Case 1: If not using TOPDOWN flag, we will allocate 1M order size and 4K
order size from different order.
--And then if this 4K buddy and 1M buddy are freed, it may prevent the system
from merging 4K(or 1M) to 8K(2M) order.
--If the app has many such allocation requirements, it may cause
fragmentation issue under memory stress.
Case 2: If using TOPDOWN flag, we will find the highest order which is
suitable for 4K and 1M needs.
--Assuming the highest order size is 8M, then we will split this 8M to lower
order to meet the needs of 1M and 4K sizes, respectively.
--In such case the 8M size will split into different lower orders.
--If any other thread or process need allocate 4K or 1M VRAM, and there is
also a chance to prevent the system from merging 4K(or 1M) to 8K(or 2M)
order.
If there are so many needs to allocate not power of two pages from apps,
one of the choose is to use suballocator from UMD such as what ROCr does.
That means suballocator can allocate power of two pages(for example 2M
bytes) from driver, and the app can allocate memory from suballocator.
In such way, it may reduce the risk of causing fragmentation issues.  But I am
not sure that such an option is feasible.
Maybe case 2 occurs less frequently than case one, then we should use
TOPDOWN flags whether the system is lar-bar or not.
Yes, It is better to set TOPDOWN flag mainly to avoid splitting down the lower
order blocks which resolves the fragmentation issues and it doesn't try to
allocate from visible memory (provided that we have the enough requested
memory space in the top down region) which improves the graphics
performances as well.
Hi Arun,
Think it more, the gfx needs get continuous VRAM for display something.
In such case, the TOPDOWN flag can meet this need better than not use TOPDOWN flag because the drm buddy TOPDOWN flag
is prone to meet the condition in amdgpu_is_vram_mgr_blocks_contiguous, which means that the blocks are contiguous.

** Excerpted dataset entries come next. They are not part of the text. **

<file path="src/rtl/scope_pkg.sv">
`default_nettype none
// ============================================================================
// Module      : scope_pkg
// Description : Shared types and constants for the scope capture path.
//               Capture FSM state type, status-word bit positions (also
//               used by the SPI read map) and trigger edge encodings.
// Revision    : 1.0 - initial release
// ============================================================================
package scope_pkg;

    typedef enum logic [2:0] {
        IDLE = 3'd0,
        PRE  = 3'd1,
        WAIT = 3'd2,
        POST = 3'd3,
        DONE = 3'd4
    } state_t;

    // Status word bit positions
    localparam int c_STAT_DONE = 15;
    localparam int c_STAT_BUSY = 14;
    localparam int c_STAT_WAIT = 13;

    // Trigger edge select encodings
    localparam logic EDGE_RISE = 1'b0;
    localparam logic EDGE_FALL = 1'b1;

endpackage
`default_nettype wire

</file>
<file path="src/rtl/trig_detect.sv">
`default_nettype none
// ============================================================================
// Module      : trig_detect
// Description : Edge/level trigger comparator. Remembers the previous
//               accepted sample and flags a threshold crossing between it
//               and the current sample.
//   clk, rst      : clock, synchronous active-high reset
//   i_clr         : arm pulse; forgets the previous sample
//   i_accept      : current sample is accepted (becomes the new previous)
//   i_edge_sel    : EDGE_RISE / EDGE_FALL
//   i_sample      : current sample
//   i_level       : unsigned threshold
//   o_hit         : combinational crossing flag for the current sample
// Revision    : 1.0 - initial release
// ============================================================================
module trig_detect
    import scope_pkg::*;
#(
    parameter int DATA_W = 8
) (
    input  logic              clk,
    input  logic              rst,
    input  logic              i_clr,
    input  logic              i_accept,
    input  logic              i_edge_sel,
    input  logic [DATA_W-1:0] i_sample,
    input  logic [DATA_W-1:0] i_level,
    output logic              o_hit
);

    logic [DATA_W-1:0] r_prev;
    logic              r_prev_vld;

    always_ff @(posedge clk) begin
        if (rst) begin
            r_prev     <= '0;
            r_prev_vld <= 1'b0;
        end else if (i_clr) begin
            // Stale sample from the previous frame must never form an edge.
            r_prev_vld <= 1'b0;
        end else if (i_accept) begin
            r_prev     <= i_sample;
            r_prev_vld <= 1'b1;
        end
    end

    always_comb begin
        o_hit = 1'b0;
        if (r_prev_vld) begin
            if (i_edge_sel == EDGE_FALL) begin
                o_hit = (r_prev > i_level) && (i_sample <= i_level);
            end else if (i_edge_sel == EDGE_RISE) begin
                o_hit = (r_prev < i_level) && (i_sample >= i_level);
            end
        end
    end

endmodule
`default_nettype wire

</file>
<file path="src/rtl/trig_capture.sv">
`default_nettype none
// ============================================================================
// Module      : trig_capture
// Description : Oscilloscope capture controller. Decimates ADC samples,
//               waits for an edge (or forced) trigger after a pre-trigger
//               fill, and writes one frame into an external circular RAM.
//   clk, rst             : clock, synchronous active-high reset
//   adc_data/adc_valid   : sample stream
//   cfg_arm/cfg_force    : single-cycle control pulses
//   cfg_edge/level/pretrig/decim : configuration, latched on cfg_arm
//   wr_en/wr_addr/wr_data: capture RAM write port (1 clk latency)
//   trig_addr            : RAM address of the trigger sample
//   busy/done/status     : progress flags and SPI status word
// Revision    : 1.0 - initial release
// ============================================================================
module trig_capture
    import scope_pkg::*;
#(
    parameter int DATA_W = 8,
    parameter int ADDR_W = 10
) (
    input  logic              clk,
    input  logic              rst,
    input  logic [DATA_W-1:0] adc_data,
    input  logic              adc_valid,
    input  logic              cfg_arm,
    input  logic              cfg_force,
    input  logic              cfg_edge,
    input  logic [DATA_W-1:0] cfg_level,
    input  logic [ADDR_W-1:0] cfg_pretrig,
    input  logic [15:0]       cfg_decim,
    output logic              wr_en,
    output logic [ADDR_W-1:0] wr_addr,
    output logic [DATA_W-1:0] wr_data,
    output logic [ADDR_W-1:0] trig_addr,
    output logic              busy,
    output logic              done,
    output logic [15:0]       status
);

    localparam logic [ADDR_W-1:0] c_ONE = ADDR_W'(1);
    localparam logic [ADDR_W-1:0] c_MAX = {ADDR_W{1'b1}};

    state_t            r_state, w_state_nxt;
    logic [ADDR_W-1:0] r_cnt, w_cnt_nxt;
    logic [ADDR_W-1:0] r_pre, r_wptr, r_wr_addr, r_trig_addr;
    logic [DATA_W-1:0] r_level, r_wr_data;
    logic [15:0]       r_decim, r_dcnt;
    logic              r_edge, r_pend, r_busy, r_done, r_wr_en;
    logic [ADDR_W-1:0] w_pretrig;
    logic              w_capturing, w_accept, w_hit, w_trigger;

    // An ADDR_W-bit pretrig can never exceed DEPTH-1, so the clamp is free.
    assign w_pretrig   = cfg_pretrig;

    assign w_capturing = (r_state == PRE) || (r_state == WAIT) || (r_state == POST);
    // A sample coincident with arm belongs to no frame and is dropped.
    assign w_accept    = adc_valid && !cfg_arm && w_capturing && (r_dcnt == 16'd0);
    assign w_trigger   = w_accept && (r_state == WAIT) && (r_pend || w_hit);

    trig_detect #(
        .DATA_W (DATA_W)
    ) u_trig_detect (
        .clk        (clk),
        .rst        (rst),
        .i_clr      (cfg_arm),
        .i_accept   (w_accept),
        .i_edge_sel (r_edge),
        .i_sample   (adc_data),
        .i_level    (r_level),
        .o_hit      (w_hit)
    );

    // ---------------- FSM ----------------
    always_ff @(posedge clk) begin
        if (rst) begin
            r_state <= IDLE;
            r_cnt   <= '0;
        end else begin
            r_state <= w_state_nxt;
            r_cnt   <= w_cnt_nxt;
        end
    end

    // r_cnt counts remaining pre-trigger samples in PRE and remaining
    // post-trigger samples in POST.
    always_comb begin
        w_state_nxt = r_state;
        w_cnt_nxt   = r_cnt;
        if (cfg_arm) begin
            w_cnt_nxt   = w_pretrig;
            w_state_nxt = (w_pretrig == '0) ? WAIT : PRE;
        end else if (w_accept) begin
            unique case (r_state)
                PRE: begin
                    w_cnt_nxt = r_cnt - c_ONE;
                    if (r_cnt == c_ONE) w_state_nxt = WAIT;
                end
                WAIT: begin
                    if (w_trigger) begin
                        // DEPTH - P - 1 equals the bitwise inverse of P.
                        w_cnt_nxt   = ~r_pre;
                        w_state_nxt = (r_pre == c_MAX) ? DONE : POST;
                    end
                end
                POST: begin
                    w_cnt_nxt = r_cnt - c_ONE;
                    if (r_cnt == c_ONE) w_state_nxt = DONE;
                end
                default: ;
            endcase
        end
    end

    // ---------------- Datapath ----------------
    always_ff @(posedge clk) begin
        if (rst) begin
            r_edge      <= 1'b0;
            r_level     <= '0;
            r_decim     <= '0;
            r_pre       <= '0;
            r_dcnt      <= '0;
            r_wptr      <= '0;
            r_pend      <= 1'b0;
            r_wr_en     <= 1'b0;
            r_wr_addr   <= '0;
            r_wr_data   <= '0;
            r_trig_addr <= '0;
            r_busy      <= 1'b0;
            r_done      <= 1'b0;
        end else if (cfg_arm) begin
            r_edge      <= cfg_edge;
            r_level     <= cfg_level;
            r_decim     <= cfg_decim;
            r_pre       <= w_pretrig;
            r_dcnt      <= cfg_decim;
            r_wptr      <= '0;
            r_pend      <= 1'b0;
            r_wr_en     <= 1'b0;
            r_wr_addr   <= '0;
            r_trig_addr <= '0;
            r_busy      <= 1'b1;
            r_done      <= 1'b0;
        end else begin
            r_wr_en <= w_accept;
            if (adc_valid && w_capturing) begin
                r_dcnt <= (r_dcnt == 16'd0) ? r_decim : (r_dcnt - 16'd1);
            end
            if (w_accept) begin
                r_wr_addr <= r_wptr;
                r_wr_data <= adc_data;
                r_wptr    <= r_wptr + c_ONE;
            end
            if (w_trigger) begin
                r_trig_addr <= r_wptr;
                r_pend      <= 1'b0;
            end else if (cfg_force && (r_state == WAIT)) begin
                r_pend <= 1'b1;
            end
            // State enters DONE with the final write still pending on the
            // RAM port; flags change one cycle later, after that write.
            if (r_state == DONE) begin
                r_busy <= 1'b0;
                r_done <= 1'b1;
            end
        end
    end

    assign wr_en     = r_wr_en;
    assign wr_addr   = r_wr_addr;
    assign wr_data   = r_wr_data;
    assign trig_addr = r_trig_addr;
    assign busy      = r_busy;
    assign done      = r_done;

    // Flags are written last so they take precedence at ADDR_W = 14.
    always_comb begin
        status               = '0;
        status[ADDR_W-1:0]   = r_trig_addr;
        status[c_STAT_DONE]  = r_done;
        status[c_STAT_BUSY]  = r_busy;
        status[c_STAT_WAIT]  = (r_state == WAIT);
    end

endmodule
`default_nettype wire

</file>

As you mentioned that issue https://gitlab.freedesktop.org/drm/amd/-/issues/2270 , one of the reasons may be that TOPDOWN
flag in drm buddy can make it easier to get contiguous VRAM with the size of not power of two.
This means that we do not need allocate contiguous VRAM again and then do copy for display something.
In such way, we can get good performance and reduce the risk of allocation failures.
If so, it's necessary to use TOPDOWN flag for gfx.
The reason behind setting TOPDOWN flag is that we don't hold the small 
blocks randomly preventing the merge back into larger sized blocks.
Enabling TOPDOWN flag allocates the smaller sized blocks from the higher 
orders which are split already for the previous requests, thus we
don't disturb the lower order or middle order blocks. Hence we don't hit 
fragmentation issues.


Hi Felix & Christian,
However, for compute, there is suballocator on ROCr to allocate power of two sizes from drm buddy.
If we use the TOPDOWN flag,  there is a potential problem that split higher order into lower order.
Exactly, this is what we want to solve the fragmentation problems.
It may increase the risk of allocating higher order blocks under memory pressure if we split too much higher order into lower order.
This is not a risk, as I explained previously we dont disturb the lower 
or middle order blocks, hence we could see improvement in performance.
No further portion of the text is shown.